Use a queue for execution
I'm feeling really inspired by @gmac's proof-of-concept over at https://github.com/gmac/graphql-cardinal/, so I thought I'd try again at refactoring execution to use a queue instead of recursive method calls. I have tried before (#4967, #4968, somewhat #3998, #4935) and given up along the way, but I'm going to try again 😅
TODO:
- [x] Extract some refactors from this branch
- [x] Make Lazy and Dataloader work
- [x] Consider steps for
continue_value,resolve_list_item - [x] Use steps for
call_method_on_directives - [x] Merge
ResolveTypeStepintoResultHash - [x] Merge directive checks into steps too?
- [x] Merge
authorized_newlazy usage into ResultHash - Look for other
after_lazyusages and rebuild them using queue steps - [x] Refactor ResultArray and ResultHash into state machines
- [ ] Merge ResultHash into Schema::Object
- [x] Fix dataloaded arguments
- [x] RunQueue is shared by the multiplex -- can it be merged into one of the other objects with the same lifecycle? (
Multiplex,Interpreter,Dataloader) - [x] Tighter integration between Dataloader, Lazy, and Queue?
- [ ] Merge Field extensions into FieldResolveStep to reduce overhead when used?
- Tests that are still failing:
- [ ] current_field, current_arguments in context
- [ ] rescuing authorized errors
- [ ] batching lazies correctly
- [ ] supporting parallel I/O in dataloader
- ...
There's still a lot to do here for compatibility and performance, but the initial benchmark results are surprisingly good (even with the terrible FieldResolutionStep implementation which is hogging memory). This is using a modified version of the benchmark from graphql-cardinal:
ruby 3.4.1 (2024-12-25 revision 48d4efcb85) +PRISM [x86_64-darwin22]

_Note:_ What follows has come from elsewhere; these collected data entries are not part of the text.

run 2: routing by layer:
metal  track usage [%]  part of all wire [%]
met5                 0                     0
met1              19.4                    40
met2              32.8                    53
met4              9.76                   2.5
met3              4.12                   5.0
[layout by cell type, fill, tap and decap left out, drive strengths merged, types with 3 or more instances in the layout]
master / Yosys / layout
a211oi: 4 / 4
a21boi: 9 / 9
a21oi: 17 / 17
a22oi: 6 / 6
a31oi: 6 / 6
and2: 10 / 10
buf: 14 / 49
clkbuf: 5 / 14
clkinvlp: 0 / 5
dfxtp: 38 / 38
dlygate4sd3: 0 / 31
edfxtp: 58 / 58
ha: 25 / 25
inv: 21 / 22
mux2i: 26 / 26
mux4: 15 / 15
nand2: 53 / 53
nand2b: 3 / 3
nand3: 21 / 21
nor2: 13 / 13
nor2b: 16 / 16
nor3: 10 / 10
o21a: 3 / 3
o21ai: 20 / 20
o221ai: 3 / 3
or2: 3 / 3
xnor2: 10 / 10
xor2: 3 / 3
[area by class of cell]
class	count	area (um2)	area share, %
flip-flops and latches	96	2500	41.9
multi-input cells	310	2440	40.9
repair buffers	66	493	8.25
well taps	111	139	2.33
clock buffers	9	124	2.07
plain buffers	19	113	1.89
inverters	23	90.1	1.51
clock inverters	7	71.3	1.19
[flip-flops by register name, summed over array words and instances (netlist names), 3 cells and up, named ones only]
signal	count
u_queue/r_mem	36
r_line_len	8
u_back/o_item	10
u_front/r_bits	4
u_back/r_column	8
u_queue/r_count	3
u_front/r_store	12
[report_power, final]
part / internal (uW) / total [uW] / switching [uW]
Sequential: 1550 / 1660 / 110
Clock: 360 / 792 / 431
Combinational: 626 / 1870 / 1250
$ cat config.mk
export PLATFORM = sky130hd
export DESIGN_NAME = edd_seq
export DESIGN_NICKNAME = d
export VERILOG_FILES = /design/src/edd_pkg.sv /design/src/edd_seq.sv
export SDC_FILE = /design/constraint.sdc
export NUM_CORES = 1
export LEC_CHECK = 0
export BUFFER_PORTS_ARGS = -buffer_cell sky130_fd_sc_hd__clkbuf_2
export CORE_ASPECT_RATIO = 1.1
export CORE_MARGIN = 2
export CORE_UTILIZATION = 28
export CTS_CLUSTER_DIAMETER = 120
export DETAILED_ROUTE_END_ITERATION = 7
export PLACE_DENSITY_LB_ADDON = 0.2
export SLEW_MARGIN = 0
export SYNTH_ARGS = -nofsm -noshare
export SYNTH_HDL_FRONTEND = slang
export SYNTH_SLANG_ARGS = --single-unit
$ cat constraint.sdc
create_clock -name clk -period 9.7 [get_ports clk]
set_input_delay 1.94 -clock clk [delete_from_list [all_inputs] [get_ports clk]]
set_output_delay 1.94 -clock clk [all_outputs]
set_load 0.1 [all_outputs]
--- config.mk ---
export PLATFORM = sky130hd
export DESIGN_NAME = edd_diff
export DESIGN_NICKNAME = d
export VERILOG_FILES = /design/src/edd_pkg.sv /design/src/edd_diff.sv
export SDC_FILE = /design/constraint.sdc
export NUM_CORES = 1
export LEC_CHECK = 0
export BUFFER_PORTS_ARGS = -buffer_cell sky130_fd_sc_hd__buf_2
export CORE_ASPECT_RATIO = 0.6
export CORE_MARGIN = 2
export CORE_UTILIZATION = 61
export DETAILED_ROUTE_END_ITERATION = 12
export HOLD_SLACK_MARGIN = 0.1
export PLACE_DENSITY = 0.77
export SLEW_MARGIN = 15
export SYNTH_ARGS = -nofsm -noshare
export SYNTH_HDL_FRONTEND = slang
export SYNTH_SLANG_ARGS = --single-unit
export TNS_END_PERCENT = 30
--- constraint.sdc ---
create_clock -name clk -period 6.7 [get_ports clk]
set_input_delay 0.67 -clock clk [delete_from_list [all_inputs] [get_ports clk]]
set_output_delay 0.67 -clock clk [all_outputs]
set_load 0.01 [all_outputs]
==> config.mk <==
export PLATFORM = sky130hd
export DESIGN_NAME = cdq_cmd_queue
export DESIGN_NICKNAME = d
export VERILOG_FILES = /design/src/rtl/cdq_pkg.sv /design/src/rtl/cdq_cmd_queue.sv
export SDC_FILE = /design/constraint.sdc
export NUM_CORES = 1
export LEC_CHECK = 0
export ABC_AREA = 0
export BUFFER_PORTS_ARGS = -buffer_cell sky130_fd_sc_hd__buf_2
export CAP_MARGIN = 20
export CORE_ASPECT_RATIO = 1.1
export CORE_MARGIN = 5
export CORE_UTILIZATION = 50
export CTS_CLUSTER_SIZE = 28
export DETAILED_ROUTE_END_ITERATION = 7
export HOLD_SLACK_MARGIN = 0.08
export PLACE_DENSITY = 0.75
export SETUP_SLACK_MARGIN = 0.05
export SYNTH_ARGS = -nofsm -noshare
export SYNTH_HDL_FRONTEND = slang
export SYNTH_SLANG_ARGS = --single-unit
==> constraint.sdc <==
create_clock -name clk -period 3.5 [get_ports clk]
set_input_delay 0.35 -clock clk [delete_from_list [all_inputs] [get_ports clk]]
set_output_delay 0.35 -clock clk [all_outputs]
set_load 0.02 [all_outputs]
==> src/rtl/cdq_pkg.sv <==
`timescale 1ns / 1ps
// ----------------------------------------------------------------------------
// cdq_pkg - shared types and constants of the circular deque
// sizes, operation and status codes, command and result beats, pointer steps
// ----------------------------------------------------------------------------
package cdq_pkg;

    localparam int DEPTH     = 1024;
    localparam int WORD_BITS = 32;
    localparam int ADDR_W    = $clog2(DEPTH);
    localparam int CAP_W     = $clog2(DEPTH) + 1;
    localparam int OP_W      = 3;
    localparam int STATUS_W  = 2;
    localparam int PADDR_W   = 3;
    localparam int PDATA_W   = 32;
    localparam int QDEPTH    = 2;
    localparam int QPTR_W    = $clog2(QDEPTH);
    localparam int QCNT_W    = $clog2(QDEPTH + 1);

    localparam logic [CAP_W-1:0] CAP_RESET = CAP_W'(DEPTH);

    // operation codes
    localparam logic [OP_W-1:0] OP_PUSH_FRONT = 3'd0;
    localparam logic [OP_W-1:0] OP_PUSH_REAR  = 3'd1;
    localparam logic [OP_W-1:0] OP_POP_FRONT  = 3'd2;
    localparam logic [OP_W-1:0] OP_POP_REAR   = 3'd3;
    localparam logic [OP_W-1:0] OP_PEEK_FRONT = 3'd4;
    localparam logic [OP_W-1:0] OP_PEEK_REAR  = 3'd5;

    // status codes
    localparam logic [STATUS_W-1:0] ST_DONE  = 2'd0;
    localparam logic [STATUS_W-1:0] ST_FULL  = 2'd1;
    localparam logic [STATUS_W-1:0] ST_EMPTY = 2'd2;

    // register byte addresses
    localparam logic [PADDR_W-1:0] ADDR_CAPACITY = 3'd0;

    typedef enum logic [1:0] {
        CMD_NOP,
        CMD_PUSH,
        CMD_POP,
        CMD_PEEK
    } cmd_kind_t;

    typedef struct packed {
        cmd_kind_t             kind;
        logic                  at_front;
        logic [WORD_BITS-1:0]  value;
    } cmd_t;

    typedef struct packed {
        logic [WORD_BITS-1:0]  read_value;
        logic [STATUS_W-1:0]   status;
        logic                  now_empty;
        logic                  now_full;
    } result_t;

    // advance toward the rear, wrapping at the capacity
    function automatic logic [ADDR_W-1:0] step_up(input logic [ADDR_W-1:0] idx,
                                                  input logic [CAP_W-1:0] cap);
        logic [CAP_W-1:0] last;
        last = cap - CAP_W'(1);
        if ({1'b0, idx} >= last)
            return '0;
        else
            return idx + ADDR_W'(1);
    endfunction

    // move toward the front, wrapping at the capacity
    function automatic logic [ADDR_W-1:0] step_down(input logic [ADDR_W-1:0] idx,
                                                    input logic [CAP_W-1:0] cap);
        logic [CAP_W-1:0] last;
        last = cap - CAP_W'(1);
        if (idx == '0 || {1'b0, idx} > last)
            return last[ADDR_W-1:0];
        else
            return idx - ADDR_W'(1);
    endfunction

endpackage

Calculating -------------------------------------
graphql-ruby: 142 resolvers
- 399.549 (± 8.5%) i/s (2.50 ms/i) - 2.000k in 5.048521s
+ 538.453 (± 3.9%) i/s (1.86 ms/i) - 2.695k in 5.013324s
graphql-ruby: 140002 resolvers
- 0.517 (± 0.0%) i/s (1.93 s/i) - 3.000 in 5.797333s
+ 0.761 (± 0.0%) i/s (1.31 s/i) - 4.000 in 5.272811s
- Total allocated: 10149304 bytes (70353 objects)
+ Total allocated: 13431224 bytes (97389 objects)
So that's a 34% or 47% speedup. It's using 30% more memory, because it's currently the Simplest Thing That Could Possibly Work. Presumably refactoring it to avoid those repeated allocations will make it even faster!
I haven't pushed a commit here for a while but I'm still planning on landing this somehow. Here's a quick brain-dump in case anyone is curious:
- The perf win is not as big as it was initially because I added objects (
FieldResolveStep) for each field resolution. Amazingly it's still faster than the previous implementation. But it's 20%-30% IIRC. - It might get slower because the shift to this kind of flow will also require queue objects for Argument resolution (basically anywhere that can return a Promise)
- The time tradeoff comes at the expense of memory which I think is worth it. I have some ideas for reducing memory once this is really working:
- Merge
GraphQLResultHashintoGraphQL::Schema::Object-- they have the same lifecycle at runtime so they could be merged. - Merge Field::ExtendedState into FieldResolveStep; this will save an allocation in possibly-tight loops when field extensions are added to repeatedly-used fields.
- Introduce "optimized" field execution. Sometimes we can detect when a field could use a much simpler execution flow, eg "just call a method and insert the result into the hash", without preparing arguments, running extensions, etc. This could cover a lot of basic fields and speed things up, but we still have to be ready for Promises and Dataloader pauses.
- Merge
- Merging and releasing this will be tricky. I expect to have full compatibility when I'm done (or very-nearly-full 😅 ) but it's such a huge change that I want to make sure it's a gentle release so nobody gets nasty surprises. Some thoughts:
- Many of the changes in this branch could be isolated and released separately: merging Dataloader and Lazy resolution; merging ResultHash and Schema::Object; moving execution code into named methods on Step classes;
- After that, you could switch from stack-based to queue-based using code that was mostly in place. Ideally both implementations would be available (and runtime-swappable) but I think the implementation will have to reveal itself once the other changes have been merged.